THE PROBLEM:
Which lines in the records below include the word "under"? Report each of them in full.

::::::::

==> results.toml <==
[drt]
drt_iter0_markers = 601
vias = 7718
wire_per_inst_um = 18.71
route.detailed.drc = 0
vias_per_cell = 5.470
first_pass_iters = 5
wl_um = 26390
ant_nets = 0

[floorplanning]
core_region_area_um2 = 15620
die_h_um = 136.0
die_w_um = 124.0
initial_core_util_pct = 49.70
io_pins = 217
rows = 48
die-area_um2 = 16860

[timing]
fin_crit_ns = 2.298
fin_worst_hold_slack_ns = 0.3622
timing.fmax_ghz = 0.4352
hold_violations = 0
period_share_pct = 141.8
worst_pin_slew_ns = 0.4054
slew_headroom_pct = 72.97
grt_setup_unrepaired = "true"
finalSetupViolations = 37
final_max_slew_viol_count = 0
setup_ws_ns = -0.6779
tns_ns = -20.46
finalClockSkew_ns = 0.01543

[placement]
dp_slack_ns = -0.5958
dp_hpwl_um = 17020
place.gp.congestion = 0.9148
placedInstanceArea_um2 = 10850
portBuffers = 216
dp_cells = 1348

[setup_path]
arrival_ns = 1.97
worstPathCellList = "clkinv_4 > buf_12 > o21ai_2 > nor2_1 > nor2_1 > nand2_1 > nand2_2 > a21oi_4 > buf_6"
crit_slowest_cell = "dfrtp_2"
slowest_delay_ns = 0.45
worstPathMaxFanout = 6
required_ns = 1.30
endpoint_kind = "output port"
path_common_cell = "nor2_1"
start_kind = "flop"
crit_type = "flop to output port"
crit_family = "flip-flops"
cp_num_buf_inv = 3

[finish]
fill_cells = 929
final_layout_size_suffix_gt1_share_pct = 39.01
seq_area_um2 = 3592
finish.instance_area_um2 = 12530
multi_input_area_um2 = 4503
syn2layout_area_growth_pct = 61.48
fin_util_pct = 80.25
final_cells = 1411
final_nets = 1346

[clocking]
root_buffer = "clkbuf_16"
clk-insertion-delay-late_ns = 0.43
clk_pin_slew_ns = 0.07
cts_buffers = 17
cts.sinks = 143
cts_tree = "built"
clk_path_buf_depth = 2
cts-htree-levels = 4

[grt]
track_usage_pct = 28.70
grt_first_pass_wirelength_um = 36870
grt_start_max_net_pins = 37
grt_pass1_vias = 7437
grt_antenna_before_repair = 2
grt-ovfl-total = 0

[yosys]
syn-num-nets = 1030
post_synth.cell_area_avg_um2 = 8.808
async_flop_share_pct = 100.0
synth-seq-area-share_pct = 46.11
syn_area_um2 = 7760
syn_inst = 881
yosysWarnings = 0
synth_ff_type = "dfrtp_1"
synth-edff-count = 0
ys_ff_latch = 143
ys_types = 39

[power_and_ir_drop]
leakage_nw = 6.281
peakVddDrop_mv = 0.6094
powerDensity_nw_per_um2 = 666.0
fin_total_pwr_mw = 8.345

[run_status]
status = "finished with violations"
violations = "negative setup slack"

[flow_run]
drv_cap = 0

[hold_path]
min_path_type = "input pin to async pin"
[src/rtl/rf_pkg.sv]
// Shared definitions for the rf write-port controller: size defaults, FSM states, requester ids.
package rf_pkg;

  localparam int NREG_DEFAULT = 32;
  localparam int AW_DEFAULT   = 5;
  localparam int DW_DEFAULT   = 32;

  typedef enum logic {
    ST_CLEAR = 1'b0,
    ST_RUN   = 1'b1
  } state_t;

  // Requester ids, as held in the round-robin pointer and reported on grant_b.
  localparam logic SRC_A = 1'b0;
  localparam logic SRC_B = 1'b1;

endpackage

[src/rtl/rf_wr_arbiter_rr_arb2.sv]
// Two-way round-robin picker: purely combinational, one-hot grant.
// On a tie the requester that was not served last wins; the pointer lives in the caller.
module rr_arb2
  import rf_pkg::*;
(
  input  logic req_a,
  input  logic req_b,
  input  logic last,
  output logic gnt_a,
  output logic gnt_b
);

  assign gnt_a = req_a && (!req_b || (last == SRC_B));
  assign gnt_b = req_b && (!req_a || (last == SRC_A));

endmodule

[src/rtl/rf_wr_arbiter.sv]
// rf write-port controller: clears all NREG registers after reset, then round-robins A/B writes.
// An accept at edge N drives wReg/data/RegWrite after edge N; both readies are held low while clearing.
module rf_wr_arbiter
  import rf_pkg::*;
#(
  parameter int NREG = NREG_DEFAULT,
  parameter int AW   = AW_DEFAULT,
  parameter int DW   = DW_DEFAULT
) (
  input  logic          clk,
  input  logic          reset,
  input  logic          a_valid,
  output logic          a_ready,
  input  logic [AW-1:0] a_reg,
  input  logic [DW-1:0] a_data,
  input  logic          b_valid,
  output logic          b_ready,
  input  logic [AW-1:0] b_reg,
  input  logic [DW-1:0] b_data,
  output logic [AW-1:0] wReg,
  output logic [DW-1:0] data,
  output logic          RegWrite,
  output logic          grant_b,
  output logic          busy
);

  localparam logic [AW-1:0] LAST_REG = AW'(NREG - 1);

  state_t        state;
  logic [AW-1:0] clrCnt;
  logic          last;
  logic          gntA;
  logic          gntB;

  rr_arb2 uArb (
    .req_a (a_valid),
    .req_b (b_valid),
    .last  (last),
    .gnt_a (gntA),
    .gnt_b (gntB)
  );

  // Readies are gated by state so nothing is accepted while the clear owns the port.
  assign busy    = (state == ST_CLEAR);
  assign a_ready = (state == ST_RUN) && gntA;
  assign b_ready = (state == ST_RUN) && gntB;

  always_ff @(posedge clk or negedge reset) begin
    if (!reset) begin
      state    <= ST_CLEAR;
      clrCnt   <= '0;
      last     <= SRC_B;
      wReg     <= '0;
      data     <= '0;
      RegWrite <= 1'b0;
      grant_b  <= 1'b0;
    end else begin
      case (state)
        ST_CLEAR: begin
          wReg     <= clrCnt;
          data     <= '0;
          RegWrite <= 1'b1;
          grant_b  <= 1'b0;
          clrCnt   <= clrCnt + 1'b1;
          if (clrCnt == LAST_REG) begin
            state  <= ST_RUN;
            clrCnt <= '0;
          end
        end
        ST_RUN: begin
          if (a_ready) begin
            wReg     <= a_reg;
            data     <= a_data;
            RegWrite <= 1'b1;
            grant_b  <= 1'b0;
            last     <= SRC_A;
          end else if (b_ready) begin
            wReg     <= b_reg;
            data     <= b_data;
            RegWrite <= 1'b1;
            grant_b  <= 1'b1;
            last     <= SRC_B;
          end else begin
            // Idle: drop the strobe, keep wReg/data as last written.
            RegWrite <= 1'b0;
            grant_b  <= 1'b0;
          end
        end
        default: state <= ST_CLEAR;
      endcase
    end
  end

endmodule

::::::::

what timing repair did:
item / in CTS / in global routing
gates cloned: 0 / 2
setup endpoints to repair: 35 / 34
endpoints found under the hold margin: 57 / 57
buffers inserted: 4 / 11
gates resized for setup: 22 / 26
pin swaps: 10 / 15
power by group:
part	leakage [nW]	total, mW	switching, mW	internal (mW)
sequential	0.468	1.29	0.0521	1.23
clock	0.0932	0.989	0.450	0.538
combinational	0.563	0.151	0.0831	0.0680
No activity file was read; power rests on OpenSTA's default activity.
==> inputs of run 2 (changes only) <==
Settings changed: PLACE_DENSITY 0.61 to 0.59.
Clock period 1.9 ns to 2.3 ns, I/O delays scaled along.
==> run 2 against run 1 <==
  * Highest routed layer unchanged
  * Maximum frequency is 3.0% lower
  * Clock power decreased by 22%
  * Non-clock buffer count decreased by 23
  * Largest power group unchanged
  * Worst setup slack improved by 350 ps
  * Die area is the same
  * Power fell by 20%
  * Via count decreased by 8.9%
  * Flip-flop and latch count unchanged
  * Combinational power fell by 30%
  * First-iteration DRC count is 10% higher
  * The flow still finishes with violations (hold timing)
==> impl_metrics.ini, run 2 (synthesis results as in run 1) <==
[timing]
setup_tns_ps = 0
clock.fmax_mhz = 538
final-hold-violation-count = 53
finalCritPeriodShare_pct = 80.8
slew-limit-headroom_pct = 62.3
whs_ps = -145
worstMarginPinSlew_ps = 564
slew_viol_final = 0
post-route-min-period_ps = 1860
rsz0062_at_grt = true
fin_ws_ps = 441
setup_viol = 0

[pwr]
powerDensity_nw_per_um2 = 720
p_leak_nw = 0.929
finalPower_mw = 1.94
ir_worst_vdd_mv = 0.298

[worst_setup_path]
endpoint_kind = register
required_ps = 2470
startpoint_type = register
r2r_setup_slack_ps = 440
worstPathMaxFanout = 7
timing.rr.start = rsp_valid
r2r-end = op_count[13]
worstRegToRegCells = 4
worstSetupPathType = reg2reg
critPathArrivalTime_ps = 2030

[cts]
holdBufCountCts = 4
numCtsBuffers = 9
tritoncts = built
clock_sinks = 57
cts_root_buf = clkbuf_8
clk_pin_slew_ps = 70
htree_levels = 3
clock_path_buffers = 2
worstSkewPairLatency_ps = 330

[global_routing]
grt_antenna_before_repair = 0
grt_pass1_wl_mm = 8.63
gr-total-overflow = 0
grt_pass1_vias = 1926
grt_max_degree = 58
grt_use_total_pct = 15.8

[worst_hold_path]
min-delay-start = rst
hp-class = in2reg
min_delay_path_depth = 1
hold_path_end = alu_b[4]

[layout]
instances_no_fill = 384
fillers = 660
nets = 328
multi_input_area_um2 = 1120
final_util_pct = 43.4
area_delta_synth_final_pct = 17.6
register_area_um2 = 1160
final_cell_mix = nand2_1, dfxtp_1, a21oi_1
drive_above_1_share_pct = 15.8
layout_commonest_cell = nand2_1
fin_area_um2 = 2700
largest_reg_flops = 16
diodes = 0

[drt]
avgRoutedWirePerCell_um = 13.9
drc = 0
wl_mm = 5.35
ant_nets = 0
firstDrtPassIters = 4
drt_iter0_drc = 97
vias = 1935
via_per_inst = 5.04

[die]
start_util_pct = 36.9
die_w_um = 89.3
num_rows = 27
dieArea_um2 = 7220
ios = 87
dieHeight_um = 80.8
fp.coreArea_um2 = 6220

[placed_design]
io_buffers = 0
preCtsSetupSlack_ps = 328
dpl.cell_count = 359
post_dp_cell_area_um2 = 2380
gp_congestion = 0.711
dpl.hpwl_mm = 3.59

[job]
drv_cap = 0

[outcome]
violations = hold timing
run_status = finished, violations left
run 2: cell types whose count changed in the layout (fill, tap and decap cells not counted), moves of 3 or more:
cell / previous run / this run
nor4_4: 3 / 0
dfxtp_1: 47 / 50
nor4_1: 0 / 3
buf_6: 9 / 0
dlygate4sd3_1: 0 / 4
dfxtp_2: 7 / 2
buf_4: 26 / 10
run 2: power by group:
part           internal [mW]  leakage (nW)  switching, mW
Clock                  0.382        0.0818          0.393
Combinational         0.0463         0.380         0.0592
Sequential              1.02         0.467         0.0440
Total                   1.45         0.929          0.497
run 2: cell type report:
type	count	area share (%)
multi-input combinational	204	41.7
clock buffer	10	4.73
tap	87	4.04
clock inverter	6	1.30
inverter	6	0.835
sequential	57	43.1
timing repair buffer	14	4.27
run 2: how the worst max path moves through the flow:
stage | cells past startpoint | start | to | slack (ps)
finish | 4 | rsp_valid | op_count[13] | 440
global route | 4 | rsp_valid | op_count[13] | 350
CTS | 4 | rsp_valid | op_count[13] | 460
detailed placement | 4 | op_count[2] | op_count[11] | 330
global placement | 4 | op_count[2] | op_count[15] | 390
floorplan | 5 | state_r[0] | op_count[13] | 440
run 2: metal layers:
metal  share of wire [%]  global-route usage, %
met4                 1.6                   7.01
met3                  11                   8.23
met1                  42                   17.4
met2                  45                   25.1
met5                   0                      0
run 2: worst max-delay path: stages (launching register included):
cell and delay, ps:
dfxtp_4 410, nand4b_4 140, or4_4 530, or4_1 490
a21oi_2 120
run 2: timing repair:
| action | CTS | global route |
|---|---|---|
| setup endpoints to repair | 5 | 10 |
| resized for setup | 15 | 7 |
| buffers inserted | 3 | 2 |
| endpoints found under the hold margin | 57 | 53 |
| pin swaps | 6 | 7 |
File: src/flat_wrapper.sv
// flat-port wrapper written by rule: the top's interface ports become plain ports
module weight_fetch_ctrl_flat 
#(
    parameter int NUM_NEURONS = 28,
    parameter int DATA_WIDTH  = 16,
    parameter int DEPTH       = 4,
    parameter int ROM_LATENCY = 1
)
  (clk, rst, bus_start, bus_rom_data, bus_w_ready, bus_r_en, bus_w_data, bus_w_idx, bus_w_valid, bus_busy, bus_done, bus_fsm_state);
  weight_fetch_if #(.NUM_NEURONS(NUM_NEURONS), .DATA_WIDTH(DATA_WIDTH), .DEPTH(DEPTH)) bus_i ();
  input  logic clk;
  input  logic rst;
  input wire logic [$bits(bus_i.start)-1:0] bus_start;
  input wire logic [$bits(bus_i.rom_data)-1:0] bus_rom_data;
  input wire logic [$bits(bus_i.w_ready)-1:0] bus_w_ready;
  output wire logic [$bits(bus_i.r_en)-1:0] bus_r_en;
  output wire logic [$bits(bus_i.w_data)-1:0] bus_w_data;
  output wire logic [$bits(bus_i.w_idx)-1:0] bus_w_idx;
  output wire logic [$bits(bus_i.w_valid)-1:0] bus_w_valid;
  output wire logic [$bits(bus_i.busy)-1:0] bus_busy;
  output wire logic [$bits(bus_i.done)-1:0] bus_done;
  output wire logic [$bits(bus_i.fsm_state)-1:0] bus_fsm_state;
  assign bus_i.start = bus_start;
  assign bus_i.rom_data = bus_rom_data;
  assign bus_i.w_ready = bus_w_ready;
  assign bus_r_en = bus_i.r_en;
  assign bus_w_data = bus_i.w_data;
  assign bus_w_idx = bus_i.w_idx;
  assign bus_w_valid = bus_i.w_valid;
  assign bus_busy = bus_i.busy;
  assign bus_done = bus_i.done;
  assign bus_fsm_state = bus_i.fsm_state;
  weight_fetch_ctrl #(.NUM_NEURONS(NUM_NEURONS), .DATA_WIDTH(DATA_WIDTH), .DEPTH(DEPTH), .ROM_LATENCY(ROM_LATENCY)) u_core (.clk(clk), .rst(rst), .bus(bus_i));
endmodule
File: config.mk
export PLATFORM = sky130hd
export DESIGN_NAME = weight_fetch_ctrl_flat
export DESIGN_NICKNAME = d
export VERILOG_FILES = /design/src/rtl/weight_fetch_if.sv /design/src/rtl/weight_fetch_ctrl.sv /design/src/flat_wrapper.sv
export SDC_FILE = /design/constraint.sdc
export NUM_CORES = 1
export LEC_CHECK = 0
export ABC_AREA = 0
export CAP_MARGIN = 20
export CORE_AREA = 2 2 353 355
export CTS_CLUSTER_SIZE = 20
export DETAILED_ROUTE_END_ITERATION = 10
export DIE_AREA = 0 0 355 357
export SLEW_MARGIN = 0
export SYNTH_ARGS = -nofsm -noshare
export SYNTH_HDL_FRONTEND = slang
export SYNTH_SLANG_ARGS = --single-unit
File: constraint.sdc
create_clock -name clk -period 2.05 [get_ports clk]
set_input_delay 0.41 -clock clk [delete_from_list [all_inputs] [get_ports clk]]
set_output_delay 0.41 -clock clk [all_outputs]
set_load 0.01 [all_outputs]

::::::::

TASK RESULT:
endpoints found under the hold margin: 57 / 57
| endpoints found under the hold margin | 57 | 53 |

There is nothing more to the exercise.